QUETTA / KARACHI: For 25 long years, Sursan Bibi guarded a secret, one that she has only told her husband, Musa Khan, about. Sursan had an obstetric fistula, the pain of which is only exacerbated by the sense of shame that comes with leaking urine uncontrollably.
The prospect of treatment only came up recently, when a flyer about fistula and its treatment reached her village. Travelling 400 kilometres from Harnai district, her eldest son Hazrat brought her to Quetta. While her surgery was successful, Sursan, now 65, regrets the years of her life that were wasted.
Known as ‘the poor woman’s disease’, the obstetric fistula develops in prolonged labour when the mother cannot seek proper medical care or reach a trained midwife in time. “The baby’s head may get stuck in the birth canal and if it keeps pushing against the thin wall between the birth canal and the bladder or rectum, it causes a tear,” explains Dr Suboohi Mehdi, a surgeon at Karachi’s Koohi Goth Hospital, Pakistan’s most well-known hospital for the treatment of fistula. The result is urine or stool incontinence. For such women, who leak waste continually and are ostracised from society, normal life becomes a distant dream.
Sursan, married too early, gave birth to five children at home with the help of a dai (traditional birth attendant). In her village, the women are allowed to leave their homes only to visit relatives or take cattle for grazing; they are not allowed to seek medical help without being accompanied by their male relatives.
A day after her third child was born, she started to leak urine. The smell was unbearable. The dai told her husband that it would get better in a few days but days turned into decades, during which she bore two more children. Unlike most women suffering from this condition, Sursan’s husband didn’t abandon her.
Parts of Balochistan, like most underprivileged parts of Pakistan, have a high incidence of fistula. United Nations Population Fund (UNFPA) provincial coordinator Ahsan Tabasum, talking to The Express Tribunein Quetta, says that the UNFPA and Pakistan National Forum for Women Health (PNFWH) are working together to eradicate this disease from Balochistan.
“We have centres for fistula treatment in three hospitals in Quetta, where the patients are treated free of charge,” he discloses. Around 515 patients have received treatment here since 2006, with a success rate of over 90 per cent, while the UNFPA has helped over 5,000 women in Pakistan with surgical treatment for the disease through its seven regional centres in the country.
A lot of women travel all the way from all provinces to Karachi to get treatment at Koohi Goth Hospital. Surgeons here are trying to salvage 33-years-old Gulzada Zaman’s bladder. But for Gulzada, it may already be too late. “If only a skilled midwife would have told her in time that her next delivery should be surgically done, this girl’s life could have been saved,” laments Noor Gul, a midwife who has been serving at Koohi Goth since nine years. “The lack of awareness, and how easily the disease can be avoided, is very frustrating. Doctors cannot always reach far flung areas, so the key is having trained midwives in every part of Pakistan,” she says.

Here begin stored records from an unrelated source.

From an optimization exercise on the open Yosys and OpenROAD flow, aimed at small area, a short achievable clock period and few clock cycles per item; shortcuts taken in it are not production practice.
In this exercise RTL edits were held to simulation tests only and were not proved equivalent to the original.

==> flow/design.v, too long to show whole: its modules and the start of the top module <==
// module operand_join: 37 lines
// module int_alu: 67 lines
// module mul_pipe: 1626 lines
// module result_buffer: 34 lines
// module dfu_top: 69 lines
module dfu_top (
	input  logic        clk,
	input  logic        rst,
	input  logic        a_valid,
	input  logic [4:0]  a_op,
	input  logic [31:0] a_data,
	output logic        a_ready,
	input  logic        b_valid,
	input  logic [31:0] b_data,
	output logic        b_ready,
	output logic        res_valid,
	output logic [31:0] res_data,
	input  logic        res_ready
);
  // ...
==> flow/run.sh <==
#!/bin/bash
# synth_recipe.tcl (not shown) runs the flow's synth.tcl, then flattens the netlist and writes it again
# the make line also repeats each setting of config.mk as NAME=value (left out here)
make -C /OpenROAD-flow-scripts/flow DESIGN_CONFIG=/design/flow/config.mk WORK_HOME=/design/flow/orfs CLKGATE_MAP_FILE= SYNTH_SCRIPT=/design/flow/synth_recipe.tcl finish
==> flow/config.mk <==
export PLATFORM = sky130hd
export DESIGN_NAME = dfu_top
export DESIGN_NICKNAME = dfu_top
export VERILOG_FILES = /design/flow/design.v
export SDC_FILE = /design/flow/constraint.sdc
export NUM_CORES = 4
export LEC_CHECK = 0
export CAP_MARGIN = 20
export CORE_MARGIN = 2
export CORE_UTILIZATION = 40
export SETUP_SLACK_MARGIN = 4.7
export SLEW_MARGIN = 20
==> flow/constraint.sdc <==
create_clock -name core_clock -period 9.0 [get_ports {clk}]
set_input_delay 1.8000 -clock core_clock [delete_from_list [all_inputs] [get_ports {clk}]]
set_output_delay 1.8000 -clock core_clock [all_outputs]
set_load 0.01 [all_outputs]
==> notes.md, run 1 <==
RSZ-0062 raised after global routing yes; Util after Layout 50.8%; H-tree Lvls 4; boundary pin count 109; Async SR Flop Fraction 1.47%; syn_area_per_cell 8.78 µm²; die area 60100 µm²; initial DRC count 3939; Setup crit end kind register; CTS tree done; tapcell count 765; Post-Synthesis Cells 2649; GR peak layer met2; Hold EP rbuf0.res_valid; count of multi-input gates 2002; first-pass GRT wire length 161 mm; worst-margin pin slew 1.16 ns; Rows 88; Critical Path End rbuf0.s_q[31]; worst reg2reg startpoint join0.tok_b[18]; crit-path max FO 14; FF-to-FF setup slack 3.53 ns; most frequent cells in the layout xnor2_1 (237), inv_1 (219), a22oi_1 (182); fin nets 3196; Max Transition Viols Final 0; Layout area overhead 25.8%; post-DR wirelength/cell 31.6 µm; All-Layer GR Usage 36.8%; status complete, no violations; slowest stage cell, crit path edfxtp_1; Vias 23800; met1 Resource Use GR 46.8%; fin cells 3545; worst hold start join0.tok_valid; CP Class register to register; Hold Slack 0.491 ns
Testbench counts, summed over its fixed seeds: cycles 18,324, items 16,000.
==> module operand_join, before the edit <==
module operand_join (
	input  logic             clk,
	input  logic             rst,
	input  logic             a_valid,
	input  logic [4:0]       a_op,
	input  dfu_pkg::word_t   a_data,
	input  logic             b_valid,
	input  dfu_pkg::word_t   b_data,
	output logic             a_ready,
	output logic             b_ready,
	output logic             tok_valid,
	output dfu_pkg::alu_op_t tok_op,
	output dfu_pkg::word_t   tok_a,
	output dfu_pkg::word_t   tok_b,
	input  logic             tok_ready
);
	logic load;
	logic take;
	assign load = ~tok_valid | tok_ready;
	assign take = a_valid & b_valid & load;
	assign a_ready = take;
	assign b_ready = take;
	always_ff @(posedge clk or posedge rst) begin
		if (rst) begin
			tok_valid <= 1'b0;
		end else if (load) begin
			tok_valid <= a_valid & b_valid;
		end
	end
	always_ff @(posedge clk) begin
		if (load) begin
			tok_op <= dfu_pkg::alu_op_t'(a_op);
			tok_a <= a_data;
			tok_b <= b_data;
		end
	end
endmodule
==> module int_alu, before the edit <==
module int_alu (
	input  dfu_pkg::alu_op_t tok_op,
	input  dfu_pkg::word_t   tok_a,
	input  dfu_pkg::word_t   tok_b,
	output dfu_pkg::word_t   alu_s,
	output dfu_pkg::word_t   alu_c,
	output logic             alu_ci
);
	logic        is_add;
	logic        is_sub;
	logic        is_shl;
	logic        fill;
	logic        big;
	logic [31:0] src;
	logic signed [32:0] ext;
	logic [31:0] shr;
	logic [31:0] sh_res;
	logic        eq;
	logic        lt_u;
	logic        lt_s;
	dfu_pkg::word_t res;
	assign is_add = (tok_op == dfu_pkg::OP_ADD);
	assign is_sub = (tok_op == dfu_pkg::OP_SUB);
	assign is_shl = (tok_op == dfu_pkg::OP_SHL);
	assign fill = (tok_op == dfu_pkg::OP_ASHR) & tok_a[31];
	assign big = |tok_b[31:5];
	always_comb begin
		for (int i = 0; i < 32; i++) begin
			src[i] = is_shl ? tok_a[31-i] : tok_a[i];
		end
	end
	assign ext = {fill, src};
	assign shr = big ? {32{fill}} : 32'(ext >>> tok_b[4:0]);
	always_comb begin
		for (int i = 0; i < 32; i++) begin
			sh_res[i] = is_shl ? shr[31-i] : shr[i];
		end
	end
	assign eq = (tok_a == tok_b);
	assign lt_u = (tok_a < tok_b);
	assign lt_s = (tok_a[31] ^ tok_b[31]) ? tok_a[31] : lt_u;
	always_comb begin
		res = '0;
		case (tok_op)
			dfu_pkg::OP_AND:  res = tok_a & tok_b;
			dfu_pkg::OP_OR:   res = tok_a | tok_b;
			dfu_pkg::OP_XOR:  res = tok_a ^ tok_b;
			dfu_pkg::OP_SHL,
			dfu_pkg::OP_LSHR,
			dfu_pkg::OP_ASHR: res = sh_res;
			dfu_pkg::OP_EQ:   res[0] = eq;
			dfu_pkg::OP_NE:   res[0] = ~eq;
			dfu_pkg::OP_UGT:  res[0] = ~lt_u & ~eq;
			dfu_pkg::OP_UGE:  res[0] = ~lt_u;
			dfu_pkg::OP_ULT:  res[0] = lt_u;
			dfu_pkg::OP_ULE:  res[0] = lt_u | eq;
			dfu_pkg::OP_SGT:  res[0] = ~lt_s & ~eq;
			dfu_pkg::OP_SGE:  res[0] = ~lt_s;
			dfu_pkg::OP_SLT:  res[0] = lt_s;
			dfu_pkg::OP_SLE:  res[0] = lt_s | eq;
			default:          res = '0;
		endcase
	end
	assign alu_s = (is_add | is_sub) ? tok_a : res;
	assign alu_c = is_add ? tok_b : (is_sub ? ~tok_b : '0);
	assign alu_ci = is_sub;
endmodule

Noor and her colleagues have to not only bathe and clean the patients who arrive after strenuous journeys, but also have to psychologically counsel them and make them believe that they are not “unclean”. Complicated cases require more than one surgery, and treatment and rehabilitation can take months.
Another kind of fistula, fast increasing in number, is the iatrogenic fistula which develops when an unskilled surgeon performs a surgery poorly due to malpractice and lack of training.
UNFPA has supported more than 5000 women to receive surgical treatment for fistula in Pakistan through their seven regional centres in the country. The campaign involves three key strategies – prevention, treatment and social reintegration of survivors. Yet, more needs to be done. According to Tariq Nisar, Media Coordinator for PNFWH, “an estimated 3000 to 5000 year new cases develop each year in Pakistan.” Women like Sursan who suffer from obstetric fistula are usually among the hardest to reach, and are often illiterate and with limited access maternal and reproductive health care. With gender and socio-economic inequality, lack of schooling, child marriage and early child bearing already holding back Pakistan’s underprivileged women, patients smelling due to the fistula suffer from further marginalization. Even when cured, the psychological impacts remain, and many are abandoned by families too.
Meanwhile, Sursan Bibi’s smile has returned. “I will not advise any woman in my village to go to the dai,” she vows. “Instead, I will urge them to visit the gynaecologist.”
Published in The Express Tribune, May 23rd, 2015.